Dans le conflit qui oppose la Russie à l’Estonie, après les manifestations de ces dernières semaines, la guerre se poursuit, mais cette fois-ci… Sur la toile.
Pour resituer le contexte : la Russie et l’Estonie sont en froid depuis un petit moment, suite à la décision de l’Etat Balte de déplacer un monument russe considéré comme un symbole de l’époque soviétique. Après cette annonce, des affrontements avaient eu lieu dans les rues de Tallinn, la capitale estonienne.
Fin des échauffourées. La Russie doit trouver un autre moyen de protester : la cybercriminalité. Ainsi, seulement quelques jours après l’annonce, des pirates russes ont tout d’abord déclenché des barrages électroniques, visant principalement à bloquer les sites gouvernementaux, avec des milliers de connexions simultanées.

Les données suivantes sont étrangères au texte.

## src/pkg/iak_pkg.sv

```systemverilog
// Package: offsets, field layouts, reset values and counts for the acknowledge/handshake block
//
// Overview of operation
// - Transmit, check on: high acknowledge sets status
// - Transmit, check on: low acknowledge clears status
// - Writing check enable zero clears status
// - Receive: drive acknowledge slot with programmed bit
// - Read gives captured when transmitting, else programmed
// - Any acknowledge write updates receive acknowledge level
// - Reserved control positions read zero, write zero
// - Serial rate from extension plus clock selects
// - Access enable zero blocks interface register access
// - Handshake off: receive continuously while nothing pending
// - Handshake on: hold SCL low after frame
// - Reading receive data releases SCL, next frame
// - Acknowledge, extension, access, handshake reset zero
// - Pending set on buffer load, cleared by read
package iak_pkg;

	// ==========================================================
	// Register byte addresses
	localparam logic [7:0] IAK_OFS_CONTROL   = 8'h00;
	localparam logic [7:0] IAK_OFS_STATUS    = 8'h04;
	localparam logic [7:0] IAK_OFS_DATA      = 8'h08;
	localparam logic [7:0] IAK_OFS_MODE      = 8'h0C;
	localparam logic [7:0] IAK_OFS_SADDR     = 8'h10;
	localparam logic [7:0] IAK_OFS_SADDR2    = 8'h14;
	localparam logic [7:0] IAK_OFS_SICTL     = 8'h18;
	localparam logic [7:0] IAK_OFS_IRQ_STAT  = 8'h1C;
	localparam logic [7:0] IAK_OFS_IRQ_EN    = 8'h20;
	localparam logic [7:0] IAK_OFS_IRQ_CLR   = 8'h24;

	// ==========================================================
	// Field positions
	localparam int IAK_CTL_XMIT     = 4;
	localparam int IAK_CTL_ACKCHK   = 0;
	localparam int IAK_STS_ACK      = 0;
	localparam int IAK_MODE_CKS_LO  = 0;
	localparam int IAK_MODE_CKS_HI  = 2;
	localparam int IAK_SIC_RATEX    = 5;
	localparam int IAK_SIC_ACCESS   = 4;
	localparam int IAK_SIC_HANDS    = 3;
	localparam int IAK_SIC_PEND     = 1;
	localparam int IAK_SIC_STOPM    = 0;
	localparam int IAK_IRQ_NACK     = 0;
	localparam int IAK_IRQ_RXBYTE   = 1;
	localparam int IAK_IRQ_HOLD     = 2;
	localparam int IAK_IRQ_BITS     = 3;

	// Writable bits of the interrupt-control register; bit 1 is the read-only pending flag, the rest reserved
	localparam logic [7:0] IAK_SIC_WMASK = 8'h39;

	// ==========================================================
	// Reset values
	localparam logic [7:0] IAK_RST_BYTE = 8'h00;
	localparam logic       IAK_RST_BIT  = 1'b0;
	localparam logic [2:0] IAK_RST_IRQ  = 3'h0;

	// ==========================================================
	// Serial rate: base divisor, doubled by the extension bit
	localparam int IAK_RATE_BASE  = 8;
	localparam int IAK_RATE_WIDTH = 16;

	// Receive path states, Gray along run -> hold -> run
	typedef enum logic [1:0] {
		IAK_RX_RUN  = 2'b00,
		IAK_RX_HOLD = 2'b01
	} iak_rx_state_t;

endpackage

```

## src/hw/iak_rate_gen.sv

```systemverilog
// Serial clock rate generator driven by extension and clock-select bits
`timescale 1ns/1ns
`default_nettype none
module iak_rate_gen import iak_pkg::*; #(
	parameter int BASE  = IAK_RATE_BASE,
	parameter int WIDTH = IAK_RATE_WIDTH
) (
	input  wire logic       pclk,
	input  wire logic       presetn,
	input  wire logic       pce,
	input  wire logic       rate_extension_select,
	input  wire logic [2:0] clock_select,
	output var  logic       rate_tick
);

	// ==========================================================
	// Divisor selection
	logic [WIDTH-1:0] count;
	logic [WIDTH-1:0] next_count;
	wire  [WIDTH-1:0] base_div = WIDTH'(BASE);
	wire  [WIDTH-1:0] sel_div  = base_div << clock_select;
	wire  [WIDTH-1:0] divisor  = rate_extension_select ? (sel_div << 1) : sel_div;
	wire              wrap     = (count >= divisor - WIDTH'(1));

	assign next_count = wrap ? '0 : count + WIDTH'(1);

	// ==========================================================
	// Counter and tick
	always_ff @(posedge pclk or negedge presetn) begin
		if (!presetn) begin
			count     <= '0;
			rate_tick <= 1'b0;
		end else if (pce) begin
			count     <= next_count;
			rate_tick <= wrap;
		end
	end

endmodule
`default_nettype wire

```

## src/hw/iak_ctrl.sv

```systemverilog
// Acknowledge handling and receive handshake control with APB registers
//
// The implementer's own choices: the address map and the APB slave port.
`timescale 1ns/1ns
`default_nettype none
module iak_ctrl import iak_pkg::*; #(
	parameter int RATE_BASE = IAK_RATE_BASE
) (
	input  wire logic        pclk,
	input  wire logic        presetn,
	input  wire logic        pce,
	input  wire logic        psel,
	input  wire logic        penable,
	input  wire logic        pwrite,
	input  wire logic [7:0]  paddr,
	input  wire logic [31:0] pwdata,
	input  wire logic [3:0]  pstrb,
	output logic      [31:0] prdata,
	output logic             pready,
	output logic             pslverr,
	input  wire logic        sda_in,
	input  wire logic        tx_ack_slot,
	input  wire logic        rx_frame_done,
	input  wire logic [7:0]  rx_shift_byte,
	output logic             ack_drive_level,
	output logic             scl_out,
	output logic             scl_oe,
	output logic             transmit_select,
	output logic             ack_check_enable,
	output logic             receive_data_pending,
	output logic [7:0]       tx_data,
	output logic             tx_data_written,
	output logic             rate_tick,
	output logic             irq
);

	// ==========================================================
	// Pin synchroniser for SDA
	logic sda_meta;
	logic sda_sync;

	always_ff @(posedge pclk or negedge presetn) begin
		if (!presetn) begin
			sda_meta <= 1'b1;
			sda_sync <= 1'b1;
		end else if (pce) begin
			sda_meta <= sda_in;
			sda_sync <= sda_meta;
		end
	end

	// ==========================================================
	// Register storage
	logic [7:0] control_reg;
	logic [7:0] status_hi;
	logic [7:0] mode_reg;
	logic [7:0] saddr_reg;
	logic [7:0] saddr2_reg;
	logic [7:0] sictl_reg;
	logic       ack_captured;
	logic       ack_programmed;
	logic [7:0] rx_buffer;
	logic [7:0] rx_held;
	logic       rx_held_valid;
	logic       pending;
	logic [IAK_IRQ_BITS-1:0] irq_status;
	logic [IAK_IRQ_BITS-1:0] irq_enable;
	iak_rx_state_t rx_state;
	iak_rx_state_t next_rx_state;

	// ==========================================================
	// APB decode
	function automatic logic is_gated(input logic [7:0] a);
		is_gated = (a == IAK_OFS_CONTROL) || (a == IAK_OFS_STATUS) ||
			(a == IAK_OFS_DATA) || (a == IAK_OFS_MODE) ||
			(a == IAK_OFS_SADDR) || (a == IAK_OFS_SADDR2);
	endfunction

	function automatic logic is_mapped(input logic [7:0] a);
		is_mapped = is_gated(a) || (a == IAK_OFS_SICTL) || (a == IAK_OFS_IRQ_STAT) ||
			(a == IAK_OFS_IRQ_EN) || (a == IAK_OFS_IRQ_CLR);
	endfunction

	wire access_on  = sictl_reg[IAK_SIC_ACCESS];
	wire acc_phase  = psel && penable && !pready;
	wire blocked    = is_gated(paddr) && !access_on;
	wire bad_access = !is_mapped(paddr) || blocked;
	wire commit     = psel && penable && pready;
	wire ok_commit  = commit && !pslverr;
	wire lane0      = pstrb[0];
	wire wr_ok      = ok_commit && pwrite && lane0;
	wire rd_ok      = ok_commit && !pwrite;

	wire wr_control = wr_ok && (paddr == IAK_OFS_CONTROL);
	wire wr_status  = wr_ok && (paddr == IAK_OFS_STATUS);
	wire wr_data    = wr_ok && (paddr == IAK_OFS_DATA);
	wire wr_mode    = wr_ok && (paddr == IAK_OFS_MODE);
	wire wr_saddr   = wr_ok && (paddr == IAK_OFS_SADDR);
	wire wr_saddr2  = wr_ok && (paddr == IAK_OFS_SADDR2);
	wire wr_sictl   = wr_ok && (paddr == IAK_OFS_SICTL);
	wire wr_irq_en  = wr_ok && (paddr == IAK_OFS_IRQ_EN);
	wire wr_irq_clr = wr_ok && (paddr == IAK_OFS_IRQ_CLR);
	wire rd_data    = rd_ok && (paddr == IAK_OFS_DATA);

	// ==========================================================
	// Acknowledge path
	wire xmit_now       = control_reg[IAK_CTL_XMIT];
	wire ackchk_now     = control_reg[IAK_CTL_ACKCHK];
	wire ackchk_cleared = wr_control && !pwdata[IAK_CTL_ACKCHK];
	// Sampled level lags the pin by two cycles; core strobes late enough
	wire ack_event      = tx_ack_slot && xmit_now && ackchk_now;
	wire ack_view       = xmit_now ? ack_captured : ack_programmed;
	wire nack_event     = ack_event && sda_sync;

	logic next_ack_captured;
	always_comb begin
		next_ack_captured = ack_captured;
		if (ackchk_cleared)
			next_ack_captured = 1'b0;
		if (ack_event)
			next_ack_captured = sda_sync;
	end

	// ==========================================================
	// Receive path and handshake hold
	wire handshake  = sictl_reg[IAK_SIC_HANDS];
	// A read in the same cycle frees the buffer, so the byte is not stranded
	wire rx_to_buf  = rx_frame_done && (!pending || (rd_data && !rx_held_valid));
	wire rx_to_held = rx_frame_done && !rx_to_buf;
	wire held_move  = rd_data && rx_held_valid;
	wire release_rd = rd_data;

	logic next_pending;
	always_comb begin
		next_pending = pending;
		if (rd_data)
			next_pending = 1'b0;
		if (rx_to_buf || held_move)
			next_pending = 1'b1;
	end

	// Stall when software asked for it or a byte waits in the shift stage
	always_comb begin
		next_rx_state = rx_state;
		case (rx_state)
			IAK_RX_RUN: begin
				if (rx_frame_done && (handshake || rx_to_held))
					next_rx_state = IAK_RX_HOLD;
			end
			IAK_RX_HOLD: begin
				if (release_rd)
					next_rx_state = IAK_RX_RUN;
			end
			default: begin
				next_rx_state = IAK_RX_RUN;
			end
		endcase
	end

	wire hold_scl = (next_rx_state == IAK_RX_HOLD);

	// ==========================================================
	// Interrupt events, set wins over clear
	logic [IAK_IRQ_BITS-1:0] irq_events;
	logic [IAK_IRQ_BITS-1:0] next_irq_status;

	assign irq_events[IAK_IRQ_NACK]   = nack_event;
	assign irq_events[IAK_IRQ_RXBYTE] = rx_frame_done;
	assign irq_events[IAK_IRQ_HOLD]   = hold_scl && (rx_state == IAK_RX_RUN);

	genvar gi;
	generate
		for (gi = 0; gi < IAK_IRQ_BITS; gi++) begin : g_irq
			assign next_irq_status[gi] = irq_events[gi] ||
				(irq_status[gi] && !(wr_irq_clr && pwdata[gi]));
		end
	endgenerate

	// ==========================================================
	// Read data selection
	wire [7:0] status_view = {status_hi[7:1], ack_view};
	wire [7:0] sictl_view  = (sictl_reg & IAK_SIC_WMASK) |
		{6'h00, pending, 1'b0};
	logic [7:0] read_byte;

	always_comb begin
		read_byte = 8'h00;
		if (bad_access)
			read_byte = 8'h00;
		else if (paddr == IAK_OFS_CONTROL)
			read_byte = control_reg;
		else if (paddr == IAK_OFS_STATUS)
			read_byte = status_view;
		else if (paddr == IAK_OFS_DATA)
			read_byte = rx_buffer;
		else if (paddr == IAK_OFS_MODE)
			read_byte = mode_reg;
		else if (paddr == IAK_OFS_SADDR)
			read_byte = saddr_reg;
		else if (paddr == IAK_OFS_SADDR2)
			read_byte = saddr2_reg;
		else if (paddr == IAK_OFS_SICTL)
			read_byte = sictl_view;
		else if (paddr == IAK_OFS_IRQ_STAT)
			read_byte = {5'h00, irq_status};
		else if (paddr == IAK_OFS_IRQ_EN)
			read_byte = {5'h00, irq_enable};
		else
			read_byte = 8'h00;
	end

	// ==========================================================
	// APB handshake: answer one cycle into the access phase
	always_ff @(posedge pclk or negedge presetn) begin
		if (!presetn) begin
			pready  <= 1'b0;
			pslverr <= 1'b0;
			prdata  <= 32'h0000_0000;
		end else if (pce) begin
			pready  <= acc_phase;
			pslverr <= acc_phase && bad_access;
			if (acc_phase)
				prdata <= {24'h00_0000, pwrite ? 8'h00 : read_byte};
		end
	end

	// ==========================================================
	// Software registers
	always_ff @(posedge pclk or negedge presetn) begin
		if (!presetn) begin
			control_reg <= IAK_RST_BYTE;
			status_hi   <= IAK_RST_BYTE;
			mode_reg    <= IAK_RST_BYTE;
			saddr_reg   <= IAK_RST_BYTE;
			saddr2_reg  <= IAK_RST_BYTE;
			sictl_reg   <= IAK_RST_BYTE;
			irq_enable  <= IAK_RST_IRQ;
		end else if (pce) begin
			if (wr_control)
				control_reg <= pwdata[7:0];
			if (wr_status)
				status_hi <= pwdata[7:0];
			if (wr_mode)
				mode_reg <= pwdata[7:0];
			if (wr_saddr)
				saddr_reg <= pwdata[7:0];
			if (wr_saddr2)
				saddr2_reg <= pwdata[7:0];
			if (wr_sictl)
				sictl_reg <= pwdata[7:0] & IAK_SIC_WMASK;
			if (wr_irq_en)
				irq_enable <= pwdata[IAK_IRQ_BITS-1:0];
		end
	end

	// ==========================================================
	// Acknowledge state
	always_ff @(posedge pclk or negedge presetn) begin
		if (!presetn) begin
			ack_captured   <= IAK_RST_BIT;
			ack_programmed <= IAK_RST_BIT;
		end else if (pce) begin
			ack_captured <= next_ack_captured;
			if (wr_status)
				ack_programmed <= pwdata[IAK_STS_ACK];
		end
	end

	// ==========================================================
	// Receive buffer, shift-stage holding byte and stall state
	always_ff @(posedge pclk or negedge presetn) begin
		if (!presetn) begin
			rx_buffer     <= IAK_RST_BYTE;
			rx_held       <= IAK_RST_BYTE;
			rx_held_valid <= IAK_RST_BIT;
			pending       <= IAK_RST_BIT;
			rx_state      <= IAK_RX_RUN;
		end else if (pce) begin
			if (rx_to_buf)
				rx_buffer <= rx_shift_byte;
			else if (held_move)
				rx_buffer <= rx_held;
			if (rx_to_held) begin
				rx_held       <= rx_shift_byte;
				rx_held_valid <= 1'b1;
			end else if (held_move)
				rx_held_valid <= 1'b0;
			pending  <= next_pending;
			rx_state <= next_rx_state;
		end
	end

	// ==========================================================
	// Interrupt status
	always_ff @(posedge pclk or negedge presetn) begin
		if (!presetn) begin
			irq_status <= IAK_RST_IRQ;
			irq        <= 1'b0;
		end else if (pce) begin
			irq_status <= next_irq_status;
			irq        <= |(next_irq_status & irq_enable);
		end
	end

	// ==========================================================
	// Outputs towards the serial core and bus pins
	always_ff @(posedge pclk or negedge presetn) begin
		if (!presetn) begin
			ack_drive_level      <= 1'b0;
			scl_out              <= 1'b0;
			scl_oe               <= 1'b0;
			transmit_select      <= 1'b0;
			ack_check_enable     <= 1'b0;
			receive_data_pending <= 1'b0;
			tx_data              <= IAK_RST_BYTE;
			tx_data_written      <= 1'b0;
		end else if (pce) begin
			ack_drive_level      <= wr_status ? pwdata[IAK_STS_ACK] : ack_programmed;
			scl_out              <= 1'b0;
			scl_oe               <= hold_scl;
			transmit_select      <= wr_control ? pwdata[IAK_CTL_XMIT] : xmit_now;
			ack_check_enable     <= wr_control ? pwdata[IAK_CTL_ACKCHK] : ackchk_now;
			receive_data_pending <= next_pending;
			tx_data_written      <= wr_data;
			if (wr_data)
				tx_data <= pwdata[7:0];
		end
	end

	// ==========================================================
	// Master-mode serial rate
	iak_rate_gen #(
		.BASE  (RATE_BASE),
		.WIDTH (IAK_RATE_WIDTH)
	) u_rate (
		.pclk                  (pclk),
		.presetn               (presetn),
		.pce                   (pce),
		.rate_extension_select (sictl_reg[IAK_SIC_RATEX]),
		.clock_select          (mode_reg[IAK_MODE_CKS_HI:IAK_MODE_CKS_LO]),
		.rate_tick             (rate_tick)
	);

endmodule
`default_nettype wire

```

Mission réussie. Selon l'Asymmetric Threats Contingency Alliance (ATCA), une association composée d'experts internationaux, membres de la Chambre britannique des Lords, du Parlement européen, du Congrès américain ou d'entreprises de la finance, les autorités russes seraient elles-mêmes impliquées dans la cyber-attaque lancée contre l'Estonie.
L’Estonie a donc vraisemblablement répondu à ces attaques, attaquant à son tour des sites dont les premières victimes sont le quotidien Kommersant et la radio des Echos de Moscou.
Le 30 avril, le ministre de la justice estonien affirmait que l’adresse Internet utilisée lors d’une attaque appartiendrait à un membre de l’administration du Président russe, Vladimir Poutine. De plus, d'après l'ATCA, qui affirme détenir des preuves, la Russie aurait loué temporairement les services de propriétaires de botnets, des réseaux de PC zombies, pour accroître le nombre d'ordinateurs impliqués dans l'attaque en déni de service lancée contre l'Estonie. Environ un million d’ordinateurs auraient donc été mis à contribution.